Mayor Nori Gonzalez Garca and Dr. Danielle Gutierrez, chief medical officer at Tropical Texas Behavioral, used the City of Mission’s Behind the Mission podcast to urge residents to seek mental-health care and highlighted local crisis-response resources.
The episode, recorded during Mental Health Awareness Month, focused on barriers to care, workforce training and community-based responses. "About 50% of the population that has significant mental health needs does not get it," Dr. Gutierrez said, attributing the gap to limited awareness, stigma and cultural barriers. She called early connection with a provider "the first step in the healing process."
Dr. Gutierrez and the hosts discussed treatment acceptance, noting that psychiatric medications can be as essential as medical treatments for conditions such as bipolar disorder, schizophrenia and major depression. "Care is better done by humans," she said, adding a caution about technology: "I hope that we don't go that AI route because that's kind of scary... robots don't care, right?" She said AI tools may expand access but cannot replace the empathy and connection clinicians provide.
The podcast also addressed workforce shortages in the Rio Grande Valley. Dr. Gutierrez described Tropical Texas Behavioral’s involvement with the University of Texas Rio Grande Valley (UTRGV) psychiatry residency program and said the center has trained residents who later joined local staff. She noted, however, that many new residency tracks initially serve adults and that child psychiatry training is not yet widely available locally, delaying pediatric specialist capacity.
On crisis response, Dr. Gutierrez explained the city’s co-responder approach—teams pairing a trained clinician or crisis worker with law enforcement—and a local diversion center that operates 24 hours a day but is not an inpatient psychiatric hospital. She described how officers can take someone experiencing a behavioral-health crisis to the diversion center, where staff have up to 24 hours to assess needs, reinitiate medications or link the person to outpatient care or hospitalization when clinically necessary.

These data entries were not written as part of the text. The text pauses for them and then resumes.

--- config.mk ---
export PLATFORM = sky130hd
export DESIGN_NAME = info_frame_receiver_with_ack_unit_flat
export DESIGN_NICKNAME = d
export VERILOG_FILES = /design/src/rtl/core/ifr_pkg.sv /design/src/rtl/core/ifr_if.sv /design/src/rtl/core/info_frame_receiver_with_ack_unit.sv /design/src/flat_wrapper.sv
export SDC_FILE = /design/constraint.sdc
export NUM_CORES = 1
export LEC_CHECK = 0
export ABC_AREA = 1
export BUFFER_PORTS_ARGS = -buffer_cell sky130_fd_sc_hd__buf_2
export CAP_MARGIN = 20
export CORE_MARGIN = 2
export CORE_UTILIZATION = 53
export DETAILED_ROUTE_END_ITERATION = 7
export GPL_TIMING_DRIVEN = 1
export PLACE_DENSITY = 0.84
export SYNTH_ARGS = -nofsm -noshare
export SYNTH_HDL_FRONTEND = slang
export SYNTH_SLANG_ARGS = --single-unit
--- constraint.sdc ---
create_clock -name clk -period 2.3 [get_ports clk]
set_input_delay 0.345 -clock clk [delete_from_list [all_inputs] [get_ports clk]]
set_output_delay 0.345 -clock clk [all_outputs]
set_load 0.03 [all_outputs]
--- src/rtl/core/ifr_pkg.sv ---
package ifr_pkg;

  // Framing bytes
  localparam logic [7:0] FLAG_BYTE  = 8'h7E;
  localparam logic [7:0] ADDR_BYTE  = 8'h03;
  localparam logic [7:0] CTRL_SEQ0  = 8'h00;
  localparam logic [7:0] CTRL_SEQ1  = 8'h40;
  localparam logic [7:0] ESC_BYTE   = 8'h7D;
  localparam logic [7:0] ESC_FLAG   = 8'h5E;
  localparam logic [7:0] ESC_ESC    = 8'h5D;

  // Reply control bytes
  localparam logic [7:0] REPLY_RR0  = 8'h05;
  localparam logic [7:0] REPLY_RR1  = 8'h85;
  localparam logic [7:0] REPLY_REJ0 = 8'h01;
  localparam logic [7:0] REPLY_REJ1 = 8'h81;

  // Result kinds
  localparam logic [1:0] KIND_PAYLOAD = 2'd0;
  localparam logic [1:0] KIND_ACCEPT  = 2'd1;
  localparam logic [1:0] KIND_BADCHK  = 2'd2;
  localparam logic [1:0] KIND_DUP     = 2'd3;

  localparam int unsigned LEN_OUT_W = 16;

  typedef struct packed {
    logic [1:0]           kind;
    logic [7:0]           data;
    logic [LEN_OUT_W-1:0] len;
  } result_t;

endpackage

--- src/rtl/core/ifr_if.sv ---
// Input byte channel
interface ifr_in_if;
  logic       valid;
  logic       ready;
  logic [7:0] rx_byte;

  modport source (output valid, output rx_byte, input ready);
  modport sink   (input valid, input rx_byte, output ready);
endinterface

// Result channel
interface ifr_out_if;
  logic        valid;
  logic        ready;
  logic [1:0]  out_kind;
  logic [7:0]  out_byte;
  logic [15:0] payload_length;

  modport source (output valid, output out_kind, output out_byte,
                  output payload_length, input ready);
  modport sink   (input valid, input out_kind, input out_byte,
                  input payload_length, output ready);
endinterface

--- src/rtl/core/info_frame_receiver_with_ack_unit.sv ---
// Stop-and-wait information frame receiver. Raw line bytes come in on in_ch,
// one per transfer; the unit finds the header (flag, address, control with
// the sequence bit, header check), removes escape stuffing and passes the
// payload out on out_ch one byte late (a duplicate's payload is withheld), so
// the trailing XOR check byte is never shown as payload. On the closing flag
// it gives one verdict (accepted, bad check or duplicate) with the reply control
// byte and the saturated payload length. One byte is taken every cycle as long
// as out_ch keeps up: the byte sits in an input register, the whole frame state
// updates in a single pass, and any result lands in the output register when
// the byte leaves the input register, which waits while out_ch holds back.
// Throughput is bounded only by out_ch backpressure.
module info_frame_receiver_with_ack_unit #(
  parameter int unsigned LENGTH_BITS = 16
) (
  input  logic      clk,
  input  logic      rst_n,
  ifr_in_if.sink    in_ch,
  ifr_out_if.source out_ch
);

  localparam logic [LENGTH_BITS-1:0] COUNT_MAX = '1;

  // Receive phase codes
  localparam logic [2:0] PH_HUNT = 3'd0;
  localparam logic [2:0] PH_FLAG = 3'd1;
  localparam logic [2:0] PH_ADDR = 3'd2;
  localparam logic [2:0] PH_CTRL = 3'd3;
  localparam logic [2:0] PH_DATA = 3'd4;
  localparam logic [2:0] PH_ESC  = 3'd5;

  // Input register
  logic       s1_vld_r;
  logic [7:0] s1_byte_r;
  logic       s1_adv;

  // Frame state
  logic [2:0]             phase_r, phase_nxt;
  logic                   fseq_r, fseq_nxt;
  logic                   eseq_r, eseq_nxt;
  logic [7:0]             xor_r, xor_nxt;
  logic [7:0]             held_r, held_nxt;
  logic                   held_vld_r, held_vld_nxt;
  logic [LENGTH_BITS-1:0] cnt_r, cnt_nxt;

  // Output register
  logic                out_vld_r;
  ifr_pkg::result_t    res_r, res_nxt;
  logic                emit;

  // Per-byte work
  logic        take;
  logic [7:0]  take_data;
  logic        clear;
  logic [31:0] cnt_ext;
  logic [15:0] len_sat;

  assign s1_adv      = s1_vld_r && (!out_vld_r || out_ch.ready);
  assign in_ch.ready = !s1_vld_r || s1_adv;

  assign cnt_ext = 32'(cnt_r);
  assign len_sat = (cnt_ext > 32'h0000_FFFF) ? 16'hFFFF : cnt_ext[15:0];

  // Next-state and result for the byte in the input register
  always_comb begin
    phase_nxt    = phase_r;
    fseq_nxt     = fseq_r;
    eseq_nxt     = eseq_r;
    xor_nxt      = xor_r;
    held_nxt     = held_r;
    held_vld_nxt = held_vld_r;
    cnt_nxt      = cnt_r;
    emit         = 1'b0;
    res_nxt      = '0;
    take         = 1'b0;
    take_data    = s1_byte_r;
    clear        = 1'b0;

    case (phase_r)
      PH_FLAG: begin
        if (s1_byte_r == ifr_pkg::ADDR_BYTE) begin
          phase_nxt = PH_ADDR;
        end else if (s1_byte_r == ifr_pkg::FLAG_BYTE) begin
          phase_nxt = PH_FLAG;
        end else begin
          phase_nxt = PH_HUNT;
        end
      end
      PH_ADDR: begin
        if (s1_byte_r == ifr_pkg::CTRL_SEQ0 || s1_byte_r == ifr_pkg::CTRL_SEQ1) begin
          fseq_nxt  = (s1_byte_r == ifr_pkg::CTRL_SEQ1);
          phase_nxt = PH_CTRL;
        end else if (s1_byte_r == ifr_pkg::FLAG_BYTE) begin
          phase_nxt = PH_FLAG;
        end else begin
          phase_nxt = PH_HUNT;
        end
      end
      PH_CTRL: begin
        // header check is address XOR control
        if (s1_byte_r == (ifr_pkg::ADDR_BYTE ^
                          (fseq_r ? ifr_pkg::CTRL_SEQ1 : ifr_pkg::CTRL_SEQ0))) begin
          clear     = 1'b1;
          phase_nxt = PH_DATA;
        end else begin
          phase_nxt = PH_HUNT;
        end
      end
      PH_DATA: begin
        if (s1_byte_r == ifr_pkg::FLAG_BYTE) begin
          // closing flag: verdict
          emit        = 1'b1;
          res_nxt.len = len_sat;
          if (fseq_r != eseq_r) begin
            res_nxt.kind = ifr_pkg::KIND_DUP;
            res_nxt.data = eseq_r ? ifr_pkg::REPLY_REJ1 : ifr_pkg::REPLY_REJ0;
          end else if (held_vld_r && xor_r == held_r) begin
            res_nxt.kind = ifr_pkg::KIND_ACCEPT;
            res_nxt.data = fseq_r ? ifr_pkg::REPLY_RR0 : ifr_pkg::REPLY_RR1;
            eseq_nxt     = ~eseq_r;
          end else begin
            res_nxt.kind = ifr_pkg::KIND_BADCHK;
            res_nxt.data = fseq_r ? ifr_pkg::REPLY_REJ1 : ifr_pkg::REPLY_REJ0;
          end
          phase_nxt = PH_HUNT;
          clear     = 1'b1;
        end else if (s1_byte_r == ifr_pkg::ESC_BYTE) begin
          phase_nxt = PH_ESC;
        end else begin
          take = 1'b1;
        end
      end
      PH_ESC: begin
        phase_nxt = PH_DATA;
        if (s1_byte_r == ifr_pkg::ESC_FLAG) begin
          take      = 1'b1;
          take_data = ifr_pkg::FLAG_BYTE;
        end else if (s1_byte_r == ifr_pkg::ESC_ESC) begin
          take      = 1'b1;
          take_data = ifr_pkg::ESC_BYTE;
        end
      end
      default: begin
        phase_nxt = (s1_byte_r == ifr_pkg::FLAG_BYTE) ? PH_FLAG : PH_HUNT;
      end
    endcase

    if (clear) begin
      xor_nxt      = '0;
      held_nxt     = '0;
      held_vld_nxt = 1'b0;
      cnt_nxt      = '0;
    end

    // release the held byte, hold the new one
    if (take) begin
      if (held_vld_r) begin
        if (fseq_r == eseq_r) begin
          emit         = 1'b1;
          res_nxt.kind = ifr_pkg::KIND_PAYLOAD;
          res_nxt.data = held_r;
          res_nxt.len  = '0;
        end
        xor_nxt = xor_r ^ held_r;
        if (cnt_r != COUNT_MAX) begin
          cnt_nxt = cnt_r + 1'b1;
        end
      end
      held_nxt     = take_data;
      held_vld_nxt = 1'b1;
    end
  end

  // Input register
  always_ff @(posedge clk) begin
    if (!rst_n) begin
      s1_vld_r <= 1'b0;
    end else if (in_ch.ready) begin
      s1_vld_r <= in_ch.valid;
    end
  end

  always_ff @(posedge clk) begin
    if (in_ch.ready && in_ch.valid) begin
      s1_byte_r <= in_ch.rx_byte;
    end
  end

  // Frame state update
  always_ff @(posedge clk) begin
    if (!rst_n) begin
      phase_r    <= PH_HUNT;
      fseq_r     <= 1'b0;
      eseq_r     <= 1'b0;
      xor_r      <= '0;
      held_r     <= '0;
      held_vld_r <= 1'b0;
      cnt_r      <= '0;
    end else if (s1_adv) begin
      phase_r    <= phase_nxt;
      fseq_r     <= fseq_nxt;
      eseq_r     <= eseq_nxt;
      xor_r      <= xor_nxt;
      held_r     <= held_nxt;
      held_vld_r <= held_vld_nxt;
      cnt_r      <= cnt_nxt;
    end
  end

  // Output register
  always_ff @(posedge clk) begin
    if (!rst_n) begin
      out_vld_r <= 1'b0;
    end else if (s1_adv && emit) begin
      out_vld_r <= 1'b1;
    end else if (out_ch.ready) begin
      out_vld_r <= 1'b0;
    end
  end

  always_ff @(posedge clk) begin
    if (s1_adv && emit) begin
      res_r <= res_nxt;
    end
  end

  assign out_ch.valid          = out_vld_r;
  assign out_ch.out_kind       = res_r.kind;
  assign out_ch.out_byte       = res_r.data;
  assign out_ch.payload_length = res_r.len;

`ifndef ASSERT_OFF
  // payload transfers carry no length
  a_payload_len: assert property (@(posedge clk) disable iff (!rst_n)
    out_vld_r && res_r.kind == ifr_pkg::KIND_PAYLOAD |-> res_r.len == '0)
    else $error("payload result with nonzero length");

  // the count only moves once a byte is held
  a_cnt_held: assert property (@(posedge clk) disable iff (!rst_n)
    !held_vld_r |-> cnt_r == '0)
    else $error("byte count nonzero with no held byte");

  // any verdict returns to hunting
  a_verdict_hunt: assert property (@(posedge clk) disable iff (!rst_n)
    s1_adv && emit && res_nxt.kind != ifr_pkg::KIND_PAYLOAD |=> phase_r == PH_HUNT)
    else $error("verdict did not return to hunting");

  // an accepted frame flips the expected sequence bit
  a_accept_toggle: assert property (@(posedge clk) disable iff (!rst_n)
    s1_adv && emit && res_nxt.kind == ifr_pkg::KIND_ACCEPT |=> eseq_r != $past(eseq_r))
    else $error("expected sequence not toggled on accept");
`endif

endmodule
--- src/flat_wrapper.sv ---
// flat-port wrapper written by rule: the top's interface ports become plain ports
module info_frame_receiver_with_ack_unit_flat 
#(
  parameter int unsigned LENGTH_BITS = 16
)
  (clk, rst_n, in_ch_valid, in_ch_rx_byte, in_ch_ready, out_ch_valid, out_ch_out_kind, out_ch_out_byte, out_ch_payload_length, out_ch_ready);
  ifr_in_if in_ch_i ();
  ifr_out_if out_ch_i ();
  input  logic clk;
  input  logic rst_n;
  input wire logic [$bits(in_ch_i.valid)-1:0] in_ch_valid;
  input wire logic [$bits(in_ch_i.rx_byte)-1:0] in_ch_rx_byte;
  output wire logic [$bits(in_ch_i.ready)-1:0] in_ch_ready;
  output wire logic [$bits(out_ch_i.valid)-1:0] out_ch_valid;
  output wire logic [$bits(out_ch_i.out_kind)-1:0] out_ch_out_kind;
  output wire logic [$bits(out_ch_i.out_byte)-1:0] out_ch_out_byte;
  output wire logic [$bits(out_ch_i.payload_length)-1:0] out_ch_payload_length;
  input wire logic [$bits(out_ch_i.ready)-1:0] out_ch_ready;
  assign in_ch_i.valid = in_ch_valid;
  assign in_ch_i.rx_byte = in_ch_rx_byte;
  assign in_ch_ready = in_ch_i.ready;
  assign out_ch_valid = out_ch_i.valid;
  assign out_ch_out_kind = out_ch_i.out_kind;
  assign out_ch_out_byte = out_ch_i.out_byte;
  assign out_ch_payload_length = out_ch_i.payload_length;
  assign out_ch_i.ready = out_ch_ready;
  info_frame_receiver_with_ack_unit #(.LENGTH_BITS(LENGTH_BITS)) u_core (.clk(clk), .rst_n(rst_n), .in_ch(in_ch_i), .out_ch(out_ch_i));
endmodule
[Word level (Yosys, flattened, before mapping)]
Index checks and enable logic that the tools add are counted.
Storage, ports and cells
  output and inout bits: 28
  register bits after elaboration: 74
  logic and storage cells: 99
Operators by class
  bitwise logic cells: 4
  add/sub/neg operators: 1
  order comparisons: 1
  multiplexer cells: 47
  reductions and logical operators: 16
  equal/unequal tests: 17
Operator list (count)
  $mux W26: 5
  $mux W8: 11
  $mux W16: 5
  $eq A8 B7 Y1 const B: 5
  $mux W10: 2
  $add A16 B1 Y16 const B: 1
  $eq A8 B8 Y1: 2
  $gt A16 B16 Y1 const B: 1
  $ne A16 B16 Y1 const B: 1
  $mux W1: 15
  $mux W3: 5
  $pmux W3 S5: 1
  $eq A8 B2 Y1 const B: 1
  $logic_not A8 Y1: 1
  $xor A8 B8 Y8: 1
  $mux W7: 1
  $eq A3 B2 Y1 const B: 2
  $eq A3 B3 Y1 const B: 2
  $reduce_and A5 Y1: 1
  $logic_and A1 B1 Y1: 4
  $pmux W1 S2: 2
  $reduce_and A2 Y1: 2
  $reduce_bool A2 Y1: 2
  $eq A3 B1 Y1 const B: 1
  other kinds (8): 12

[Depth between registers and ports, before layout]
Gate-level depths: netlist of run 1.
  depth in word-level cells: 9
  gate-level depth with buffers: 13
  mapped depth without buffers: 12

[Least setup slack after synthesis of run 1]
Ideal clock, no wire load.
  path type: register to register
  from: register u_core.s1_byte_r[7]
  to: register u_core.res_r, in the netlist u_core.out_ch.out_byte[0] (enable)
  clock period less this slack: 2.217 ns
  arrival: 1.836 ns
  setup time: 0.381 ns
  required time: 1.919 ns
  setup slack: 0.083 ns
  cell stages (with the launch flop): 11
  cell sequence: edfxtp_1 -> inv_1 -> nand2_2 -> nor2_1 -> nand2_1 -> inv_1 -> nand2_1 -> buf_2 -> o211ai_1 -> nand3_1 -> inv_1
On the way
  cells in the longest elaborated chain, start to end: 7
  elaborated cells on any way between the ends: 15
  those cells by class: 4 x eq/ne; 10 x mux; 1 x reduce/logical
Ends and longest elaborated chain
  start: declaration: line info_frame_receiver_with_ack_unit.sv:33  | logic [7:0] s1_byte_r;
  start signal: assignment: line info_frame_receiver_with_ack_unit.sv:184  | s1_byte_r <= in_ch.rx_byte;
  $eq A8 B7 Y1: line info_frame_receiver_with_ack_unit.sv:109  | if (s1_byte_r == ifr_pkg::FLAG_BYTE) begin
  $mux W1: line info_frame_receiver_with_ack_unit.sv:109
  $mux W1: line info_frame_receiver_with_ack_unit.sv:78  | case (phase_r)
  $mux W1: line info_frame_receiver_with_ack_unit.sv:157  | if (fseq_r == eseq_r) begin
  $mux W1: line info_frame_receiver_with_ack_unit.sv:156  | if (held_vld_r) begin
  $mux W1 *: line info_frame_receiver_with_ack_unit.sv:155  | if (take) begin
  $logic_and A1 B1 Y1 *: line info_frame_receiver_with_ack_unit.sv:221  | if (s1_adv && emit) begin
  end signal: assignment: line info_frame_receiver_with_ack_unit.sv:222  | res_r <= res_nxt;
  end: declaration: line info_frame_receiver_with_ack_unit.sv:47  | ifr_pkg::result_t res_r, res_nxt;
Every way passes the cells marked *; elsewhere a longest branch is shown, timed or not.
A chain may end at the register's enable or synchronous reset.

[Worst setup path after layout of run 1]
  from: register u_core.s1_byte_r[1]
  to: register u_core.res_r, in the netlist u_core.out_ch.payload_length[1] (enable)
The elaborated chain is that of the path after synthesis.

==> out/results.md, run 1 <==
| Metric | Value | Unit |
|---|---|---|
| Residual overflow from global routing | 0 | - |
| Detailed router's first-iteration violation count | 329 | - |
| Synth async-reset ratio | 0 | - |
| Synthesis warning total | 0 | - |
| Power per unit of standard cell area | 627 | nW/um^2 |
| Setup tns final | 0 | ps |
| Clock network fraction of total power | 0.415 | - |
| Reg power frac | 0.537 | - |
| Overall via count from detail_route | 3,241 | - |
| Top post-synthesis cells by area | sky130_fd_sc_hd__edfxtp_1 27%, sky130_fd_sc_hd__dfxtp_1 22%, sky130_fd_sc_hd__nand2_1 11% | - |
| Hold slack final | 164 | ps |
| Fraction of layout instances using a drive strength above 1 | 0.149 | - |
| Mapped Avg Cell Area | 7.72 | um^2 |
| Flops & latches, synth | 74 | - |
| Area grow syn2layout | 13.5 | % |
| Total number of H-tree levels | 3 | - |
| Worst-case clock skew | 10.1 | ps |
| Detail Placement HPWL | 5680 | um |
| Number of clock sinks seen by CTS | 74 | - |
| Ports | 40 | - |
| Main flop type after synthesis | sky130_fd_sc_hd__dfxtp_1 | - |
| Number of max-slew violations in the final report | 0 | - |
| DRC violations left | 0 | - |
| Effective utilization at floorplan | 0.548 | - |
| Final setup vio count | 0 | - |
| Bufs on Longest Clock Path | 2 | - |
| Final critical delay including setup and external delays | 2070 | ps |
| Core Area | 6790 | um^2 |
| Post-CTS clock slew at the launch and capture registers of the worst setup and hold paths | 80 | ps |
| Worst ir drop on vdd | 0.315 | mV |
| Worst EP arrival | 2100 | ps |
| Top cell types by occurrence after synthesis | 106 x sky130_fd_sc_hd__nand2_1, 76 x sky130_fd_sc_hd__nor2_1, 56 x sky130_fd_sc_hd__inv_1 | - |
| Clock tree root driver cell | sky130_fd_sc_hd__clkbuf_8 | - |
| Post-detailed-routing wire length | 8050 | um |
| Die span in y | 87.8 | um |
| Pre-antenna DRT Iters | 5 | - |
| Syn nets | 495 | - |
| Post-DRT Antenna Nets | 0 | - |
| Fraction of power consumed by combinational cells | 0.048 | - |
| Switching share of total power | 0.226 | - |
| Synth top area share | 0.274 | - |
| Post-synthesis cell type with the largest combined area | sky130_fd_sc_hd__edfxtp_1 | - |
| Antenna diodes | 0 | - |
| Vias per inst | 5.18 | - |
| Die area | 7710 | um^2 |
| Kind of path behind the tightest hold check | in2reg | - |
| Count of flip-flops with a built-in enable after synthesis | 34 | - |
| Count of filler cells inserted in the layout | 589 | - |
| Post-synthesis cell count | 482 | - |
| Number of buffers inserted by port buffering | 39 | - |
| Leak pwr | 1.59 | nW |
| First-pass GRT wire length | 13,500 | um |
| Number of distinct library cells after synthesis | 32 | - |
| Net switching power of the design | 598 | uW |
| Count of nets after finishing | 538 | - |
| Sequential cell area fraction in the yosys report | 0.490 | - |
| Outcome | complete, no violations | - |
| Max Clock Freq | 0.482 | GHz |
| Endpoints failing hold | 0 | - |
| Number of antenna violations at the first check in global routing | 0 | - |
| CTS tree | yes | - |
| Critical path type | reg2reg | - |
| Maximum fanout along the worst path | 26 | - |
| Required @ worst endpoint | 2320 | ps |
| Startpoint Class | flop | - |
| Worst slew slack as a fraction of its limit | 0.642 | - |
| Most frequent cell after synthesis | sky130_fd_sc_hd__nand2_1 | - |
| Unrepaired setup endpoints after global routing | false | - |
| Number of global-route vias before repair | 2,940 | - |
| Kind of capture point of the worst setup path | flop | - |
| Final RePlAce weighted congestion | 0.904 | - |
| Synthesized area | 3720 | um^2 |
| Total of hold buffers inserted after clock tree synthesis | 0 | - |
| Number of standard-cell rows in the floorplan | 30 | - |
| Share of the clock period used by the worst path | 0.902 | - |
| Total CTS buffers | 9 | - |
| Average wire per standard cell | 12.9 | um |
| Pin count of the biggest net entering global routing | 29 | - |
| Number of max-cap violations | 0 | - |
| Worst slew pin tran | 537 | ps |
| Overall Global Routing Usage | 0.227 | - |
| Clock latency of the later-clocked register in the worst-skew pair | 350 | ps |
| X dimension of the die | 87.8 | um |
| Cell internal power dissipation | 2.05 | mW |
[timing repair]
item / 4_1_cts / 5_1_grt
endpoints found under the setup margin: 0 / 11
setup buffers: 0 / 0
gates resized for setup: 0 / 1
[registers in the layout, summed over array words and instances, names as in the netlist]
signal	cells
u_core.held_vld_r	1
u_core.out_ch.valid	1
u_core.out_ch.out_byte	8
u_core.phase_r	3
u_core.cnt_r	16
u_core.eseq_r	1
u_core.out_ch.out_kind	2
u_core.held_r	8
u_core.s1_byte_r	8
u_core.fseq_r	1
u_core.xor_r	8
u_core.out_ch.payload_length	16
u_core.s1_vld_r	1
[per-layer routing]
layer	global-route usage	share of wire	up-vias
li1	-	-	1641
met1	0.312	0.45	1448
met2	0.351	0.46	140
met3	0.0537	0.076	12
met4	0.0825	0.015	0
met5	0	0	-
[stage by stage]
stage,util,power (mW),area (um^2),instances,worst slack (ps)
2_1_floorplan,-,1.53,3720,482,83.4
3_3_place_gp,0.590,1.57,4010,610,328
3_5_place_dp,0.590,1.57,4010,610,247
4_1_cts,0.621,2.66,4220,626,224
5_1_grt,0.622,2.74,4220,626,76.7
6_report,0.622,2.65,4220,626,226
[layout by cell type (no fill, tap or decap), types with 3 or more instances in the layout]
master	instances
sky130_fd_sc_hd__nand4_1	7
sky130_fd_sc_hd__inv_2	5
sky130_fd_sc_hd__o21ai_0	18
sky130_fd_sc_hd__edfxtp_1	34
sky130_fd_sc_hd__buf_2	39
sky130_fd_sc_hd__nand2_4	3
sky130_fd_sc_hd__dfxtp_1	40
sky130_fd_sc_hd__or2_2	4
sky130_fd_sc_hd__buf_4	5
sky130_fd_sc_hd__nor3_1	4
sky130_fd_sc_hd__nand3_1	41
sky130_fd_sc_hd__clkbuf_8	9
sky130_fd_sc_hd__nor2_1	76
sky130_fd_sc_hd__xor2_1	14
sky130_fd_sc_hd__inv_1	56
sky130_fd_sc_hd__nand2_1	105
sky130_fd_sc_hd__nand2_2	3
sky130_fd_sc_hd__xnor2_1	6
sky130_fd_sc_hd__a21oi_1	40
[cell type report]
type | instances | area (um^2) | share of cell area
Sequential cell | 74 | 1820 | 0.431
Multi-Input combinational cell | 334 | 1600 | 0.380
Clock buffer | 11 | 131 | 0.0311
Inverter | 62 | 233 | 0.0551
Timing Repair Buffer | 44 | 233 | 0.0551
Tap cell | 96 | 120 | 0.0284
Clock inverter | 5 | 81.3 | 0.0193
[cells by family after synthesis]
logic type | share of synthesized area
AND/OR/NAND/NOR | 0.291
buffers and inverters | 0.0800
flip-flops | 0.490
AO/OA/AOI/OAI | 0.0888
XOR/XNOR | 0.0471
adder cells (fa/ha/maj) | 0.00336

To broaden outreach and education, Dr. Gutierrez said she and colleagues founded a nonprofit called Shrink Bucks, which produces blogs and school presentations and offers resources at shrinkbox.com. Councilwoman Jessica Ortega and the mayor thanked Dr. Gutierrez for the work and emphasized the need for more clinicians to remain in the Valley.
The podcast provided practical guidance for listeners: if someone you care about is struggling, take the first step to contact a provider or crisis service; early engagement can improve outcomes. The episode did not include formal votes or policy decisions. It closed with hosts encouraging continued community education and workforce development to expand access to care.